# WHAT YOU HAVE TO DO
Copy the records exactly. Include every line.

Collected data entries

________________

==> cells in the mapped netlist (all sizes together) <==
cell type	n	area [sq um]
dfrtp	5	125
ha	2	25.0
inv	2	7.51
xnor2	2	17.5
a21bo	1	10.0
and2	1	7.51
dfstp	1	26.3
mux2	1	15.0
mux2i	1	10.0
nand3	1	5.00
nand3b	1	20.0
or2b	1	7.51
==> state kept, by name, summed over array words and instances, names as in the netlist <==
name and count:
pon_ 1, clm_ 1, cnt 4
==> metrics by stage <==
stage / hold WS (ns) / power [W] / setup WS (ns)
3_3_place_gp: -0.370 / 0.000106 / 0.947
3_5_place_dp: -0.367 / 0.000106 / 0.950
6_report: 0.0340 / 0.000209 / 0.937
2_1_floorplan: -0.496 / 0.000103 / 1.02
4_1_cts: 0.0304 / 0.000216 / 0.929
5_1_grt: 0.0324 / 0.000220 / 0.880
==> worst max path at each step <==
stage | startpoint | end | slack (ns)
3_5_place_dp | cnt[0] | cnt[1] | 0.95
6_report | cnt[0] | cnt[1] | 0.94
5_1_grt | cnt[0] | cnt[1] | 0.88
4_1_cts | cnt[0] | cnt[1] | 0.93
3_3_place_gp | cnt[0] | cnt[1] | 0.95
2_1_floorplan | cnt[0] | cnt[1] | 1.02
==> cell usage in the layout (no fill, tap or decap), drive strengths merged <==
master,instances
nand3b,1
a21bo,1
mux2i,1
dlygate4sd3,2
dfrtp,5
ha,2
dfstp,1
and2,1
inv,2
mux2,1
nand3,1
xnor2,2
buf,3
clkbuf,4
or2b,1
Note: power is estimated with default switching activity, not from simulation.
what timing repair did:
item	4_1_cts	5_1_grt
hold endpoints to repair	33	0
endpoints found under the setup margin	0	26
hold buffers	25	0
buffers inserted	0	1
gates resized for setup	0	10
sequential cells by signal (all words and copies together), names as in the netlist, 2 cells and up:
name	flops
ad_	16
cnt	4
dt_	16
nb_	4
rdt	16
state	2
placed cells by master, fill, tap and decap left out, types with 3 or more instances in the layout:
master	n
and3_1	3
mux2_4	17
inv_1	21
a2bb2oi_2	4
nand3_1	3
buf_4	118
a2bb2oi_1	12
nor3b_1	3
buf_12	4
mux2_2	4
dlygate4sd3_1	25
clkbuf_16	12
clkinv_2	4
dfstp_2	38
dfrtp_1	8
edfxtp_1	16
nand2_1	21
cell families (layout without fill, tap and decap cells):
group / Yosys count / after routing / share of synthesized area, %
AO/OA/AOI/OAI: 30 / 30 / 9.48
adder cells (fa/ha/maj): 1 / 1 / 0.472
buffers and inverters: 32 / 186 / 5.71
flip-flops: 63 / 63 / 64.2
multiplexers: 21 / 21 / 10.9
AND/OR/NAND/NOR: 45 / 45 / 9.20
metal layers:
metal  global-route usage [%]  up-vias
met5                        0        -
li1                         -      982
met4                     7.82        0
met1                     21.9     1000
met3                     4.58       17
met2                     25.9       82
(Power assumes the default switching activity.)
[src/design/bus_pkg.sv]
`default_nettype none

// ------------------------------------------------------------
// system bus definitions
// ------------------------------------------------------------

package bus_pkg;

	// word width on the bus
	// same width for address and data lines
	localparam int WORD_BITS = 16;

	// memory block number width
	// selects one of 16 blocks
	localparam int NB_BITS = 4;

	// bit 0 is the most significant bit
	// as on the real machine
	typedef logic [0:WORD_BITS-1] word_t;

	// block number as seen on nb_ lines
	typedef logic [0:NB_BITS-1] nb_t;

	// all bus lines are active low
	// a participant inverts at its own edge
	// the strobes w_ and r_ open a cycle
	// ok_ closes it under the interlock rule

	// address and data words share word_t
	// so a register can move between them

	// the block register feeds nb_ directly
	// no extra mapping in between

	// nothing here carries state

endpackage

`default_nettype wire

[src/design/panel_pkg.sv]
`default_nettype none

// ------------------------------------------------------------
// control panel key commands
// ------------------------------------------------------------

package panel_pkg;

	// command presented with key_stb
	// the key word kl travels beside it
	typedef enum logic [1:0] {
		// kl goes to the address register
		KEY_LOAD_AR = 2'd0,
		// kl goes to the block register
		KEY_LOAD_NB = 2'd1,
		// kl written at nb:ar
		KEY_STORE   = 2'd2,
		// word at nb:ar shown on w
		KEY_FETCH   = 2'd3
	} key_cmd_t;

	// loads finish in a single cycle
	// store and fetch need a bus cycle
	// both memory keys advance ar afterwards

endpackage

`default_nettype wire

[src/design/panel_ctl.sv]
`timescale 1ns/1ps
`default_nettype none

// control panel key sequencer
module panel_ctl (
	input wire clk,
	input wire arst_n,
	input wire clm_,
	input wire pon_,
	// keys
	input wire key_stb,
	input wire panel_pkg::key_cmd_t key_cmd,
	input wire bus_pkg::word_t kl,
	// bus stage
	input wire ack,
	input wire nomem,
	input wire bus_pkg::word_t rdt,
	output logic req,
	output logic req_write,
	output bus_pkg::nb_t req_nb,
	output bus_pkg::word_t req_ad,
	output bus_pkg::word_t req_dt,
	// status
	output logic busy,
	output logic done,
	output bus_pkg::word_t w,
	output logic alarm_
);

	import bus_pkg::*;
	import panel_pkg::*;

	typedef enum logic [1:0] {
		ST_IDLE,
		ST_BUS,
		ST_DONE
	} state_t;

	state_t state;

	// address and block registers
	word_t ar;
	nb_t nb;

	logic accept;

	// keys only after power good
	assign accept = key_stb && !busy && !pon_;

	// busy covers the done cycle too
	assign busy = (state != ST_IDLE);
	assign done = (state == ST_DONE);

	// ------------------------------------------------------------
	// key sequencing
	// ------------------------------------------------------------

	always_ff @(posedge clk or negedge arst_n) begin
		if (!arst_n) begin
			state     <= ST_IDLE;
			req       <= 1'b0;
			req_write <= 1'b0;
			ar        <= '0;
			nb        <= '0;
			w         <= '0;
			alarm_    <= 1'b1;
		end else if (!clm_) begin
			// master clear
			state     <= ST_IDLE;
			req       <= 1'b0;
			req_write <= 1'b0;
			ar        <= '0;
			nb        <= '0;
			alarm_    <= 1'b1;
		end else begin
			case (state)
				ST_IDLE: begin
					if (accept) begin
						// any accepted key drops the alarm
						alarm_ <= 1'b1;
						case (key_cmd)
							KEY_LOAD_AR: begin
								ar    <= kl;
								state <= ST_DONE;
							end
							KEY_LOAD_NB: begin
								// low bits of kl
								nb    <= nb_t'(kl);
								state <= ST_DONE;
							end
							KEY_STORE, KEY_FETCH: begin
								req       <= 1'b1;
								req_write <= (key_cmd == KEY_STORE);
								state     <= ST_BUS;
							end
						endcase
					end
				end
				ST_BUS: begin
					// request held until ack
					if (ack) begin
						req <= 1'b0;
						// ar advances even on a missing block
						ar  <= ar + 1'b1;
						if (nomem) begin
							alarm_ <= 1'b0;
						end else if (!req_write) begin
							w <= rdt;
						end
						state <= ST_DONE;
					end
				end
				default: begin
					state <= ST_IDLE;
				end
			endcase
		end
	end

	// ------------------------------------------------------------
	// request payload
	// ------------------------------------------------------------

	// latched at acceptance, stable through the cycle
	always_ff @(posedge clk) begin
		if (state == ST_IDLE && accept) begin
			req_nb <= nb;
			req_ad <= ar;
			req_dt <= kl;
		end
	end

endmodule

`default_nettype wire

________________

# RESPONSE AREA
==> cells in the mapped netlist (all sizes together) <==
cell type	n	area [sq um]
dfrtp	5	125
ha	2	25.0
inv	2	7.51
xnor2	2	17.5
a21bo	1	10.0
and2	1	7.51
dfstp	1	26.3
mux2	1	15.0
mux2i	1	10.0
nand3	1	5.00
nand3b	1	20.0
or2b	1	7.51
==> state kept, by name, summed over array words and instances, names as in the netlist <==
name and count:
pon_ 1, clm_ 1, cnt 4
==> metrics by stage <==
stage / hold WS (ns) / power [W] / setup WS (ns)
3_3_place_gp: -0.370 / 0.000106 / 0.947
3_5_place_dp: -0.367 / 0.000106 / 0.950
6_report: 0.0340 / 0.000209 / 0.937
2_1_floorplan: -0.496 / 0.000103 / 1.02
4_1_cts: 0.0304 / 0.000216 / 0.929
5_1_grt: 0.0324 / 0.000220 / 0.880
==> worst max path at each step <==
stage | startpoint | end | slack (ns)
3_5_place_dp | cnt[0] | cnt[1] | 0.95
6_report | cnt[0] | cnt[1] | 0.94
5_1_grt | cnt[0] | cnt[1] | 0.88
4_1_cts | cnt[0] | cnt[1] | 0.93
3_3_place_gp | cnt[0] | cnt[1] | 0.95
2_1_floorplan | cnt[0] | cnt[1] | 1.02
==> cell usage in the layout (no fill, tap or decap), drive strengths merged <==
master,instances
nand3b,1
a21bo,1
mux2i,1
dlygate4sd3,2
dfrtp,5
ha,2
dfstp,1
and2,1
inv,2
mux2,1
nand3,1
xnor2,2
buf,3
clkbuf,4
or2b,1
Note: power is estimated with default switching activity, not from simulation.
what timing repair did:
item	4_1_cts	5_1_grt
hold endpoints to repair	33	0
endpoints found under the setup margin	0	26
hold buffers	25	0
buffers inserted	0	1
gates resized for setup	0	10
sequential cells by signal (all words and copies together), names as in the netlist, 2 cells and up:
name	flops
ad_	16
cnt	4
dt_	16
nb_	4
rdt	16
state	2
placed cells by master, fill, tap and decap left out, types with 3 or more instances in the layout:
master	n
and3_1	3
mux2_4	17
inv_1	21
a2bb2oi_2	4
nand3_1	3
buf_4	118
a2bb2oi_1	12
nor3b_1	3
buf_12	4
mux2_2	4
dlygate4sd3_1	25
clkbuf_16	12
clkinv_2	4
dfstp_2	38
dfrtp_1	8
edfxtp_1	16
nand2_1	21
cell families (layout without fill, tap and decap cells):
group / Yosys count / after routing / share of synthesized area, %
AO/OA/AOI/OAI: 30 / 30 / 9.48
adder cells (fa/ha/maj): 1 / 1 / 0.472
buffers and inverters: 32 / 186 / 5.71
flip-flops: 63 / 63 / 64.2
multiplexers: 21 / 21 / 10.9
AND/OR/NAND/NOR: 45 / 45 / 9.20
metal layers:
metal  global-route usage [%]  up-vias
met5                        0        -
li1                         -      982
met4                     7.82        0
met1                     21.9     1000
met3                     4.58       17
met2                     25.9       82
(Power assumes the default switching activity.)
[src/design/bus_pkg.sv]
`default_nettype none

// ------------------------------------------------------------
// system bus definitions
// ------------------------------------------------------------

package bus_pkg;

	// word width on the bus
	// same width for address and data lines
	localparam int WORD_BITS = 16;

	// memory block number width
	// selects one of 16 blocks
	localparam int NB_BITS = 4;

	// bit 0 is the most significant bit
	// as on the real machine
	typedef logic [0:WORD_BITS-1] word_t;

	// block number as seen on nb_ lines
	typedef logic [0:NB_BITS-1] nb_t;

	// all bus lines are active low
	// a participant inverts at its own edge
	// the strobes w_ and r_ open a cycle
	// ok_ closes it under the interlock rule

	// address and data words share word_t
	// so a register can move between them

	// the block register feeds nb_ directly
	// no extra mapping in between

	// nothing here carries state

endpackage

`default_nettype wire

[src/design/panel_pkg.sv]
`default_nettype none

// ------------------------------------------------------------
// control panel key commands
// ------------------------------------------------------------

package panel_pkg;

	// command presented with key_stb
	// the key word kl travels beside it
	typedef enum logic [1:0] {
		// kl goes to the address register
		KEY_LOAD_AR = 2'd0,
		// kl goes to the block register
		KEY_LOAD_NB = 2'd1,
		// kl written at nb:ar
		KEY_STORE   = 2'd2,
		// word at nb:ar shown on w
		KEY_FETCH   = 2'd3
	} key_cmd_t;

	// loads finish in a single cycle
	// store and fetch need a bus cycle
	// both memory keys advance ar afterwards

endpackage

`default_nettype wire

[src/design/panel_ctl.sv]
`timescale 1ns/1ps
`default_nettype none

// control panel key sequencer
module panel_ctl (
	input wire clk,
	input wire arst_n,
	input wire clm_,
	input wire pon_,
	// keys
	input wire key_stb,
	input wire panel_pkg::key_cmd_t key_cmd,
	input wire bus_pkg::word_t kl,
	// bus stage
	input wire ack,
	input wire nomem,
	input wire bus_pkg::word_t rdt,
	output logic req,
	output logic req_write,
	output bus_pkg::nb_t req_nb,
	output bus_pkg::word_t req_ad,
	output bus_pkg::word_t req_dt,
	// status
	output logic busy,
	output logic done,
	output bus_pkg::word_t w,
	output logic alarm_
);

	import bus_pkg::*;
	import panel_pkg::*;

	typedef enum logic [1:0] {
		ST_IDLE,
		ST_BUS,
		ST_DONE
	} state_t;

	state_t state;

	// address and block registers
	word_t ar;
	nb_t nb;

	logic accept;

	// keys only after power good
	assign accept = key_stb && !busy && !pon_;

	// busy covers the done cycle too
	assign busy = (state != ST_IDLE);
	assign done = (state == ST_DONE);

	// ------------------------------------------------------------
	// key sequencing
	// ------------------------------------------------------------

	always_ff @(posedge clk or negedge arst_n) begin
		if (!arst_n) begin
			state     <= ST_IDLE;
			req       <= 1'b0;
			req_write <= 1'b0;
			ar        <= '0;
			nb        <= '0;
			w         <= '0;
			alarm_    <= 1'b1;
		end else if (!clm_) begin
			// master clear
			state     <= ST_IDLE;
			req       <= 1'b0;
			req_write <= 1'b0;
			ar        <= '0;
			nb        <= '0;
			alarm_    <= 1'b1;
		end else begin
			case (state)
				ST_IDLE: begin
					if (accept) begin
						// any accepted key drops the alarm
						alarm_ <= 1'b1;
						case (key_cmd)
							KEY_LOAD_AR: begin
								ar    <= kl;
								state <= ST_DONE;
							end
							KEY_LOAD_NB: begin
								// low bits of kl
								nb    <= nb_t'(kl);
								state <= ST_DONE;
							end
							KEY_STORE, KEY_FETCH: begin
								req       <= 1'b1;
								req_write <= (key_cmd == KEY_STORE);
								state     <= ST_BUS;
							end
						endcase
					end
				end
				ST_BUS: begin
					// request held until ack
					if (ack) begin
						req <= 1'b0;
						// ar advances even on a missing block
						ar  <= ar + 1'b1;
						if (nomem) begin
							alarm_ <= 1'b0;
						end else if (!req_write) begin
							w <= rdt;
						end
						state <= ST_DONE;
					end
				end
				default: begin
					state <= ST_IDLE;
				end
			endcase
		end
	end

	// ------------------------------------------------------------
	// request payload
	// ------------------------------------------------------------

	// latched at acceptance, stable through the cycle
	always_ff @(posedge clk) begin
		if (state == ST_IDLE && accept) begin
			req_nb <= nb;
			req_ad <= ar;
			req_dt <= kl;
		end
	end

endmodule

`default_nettype wire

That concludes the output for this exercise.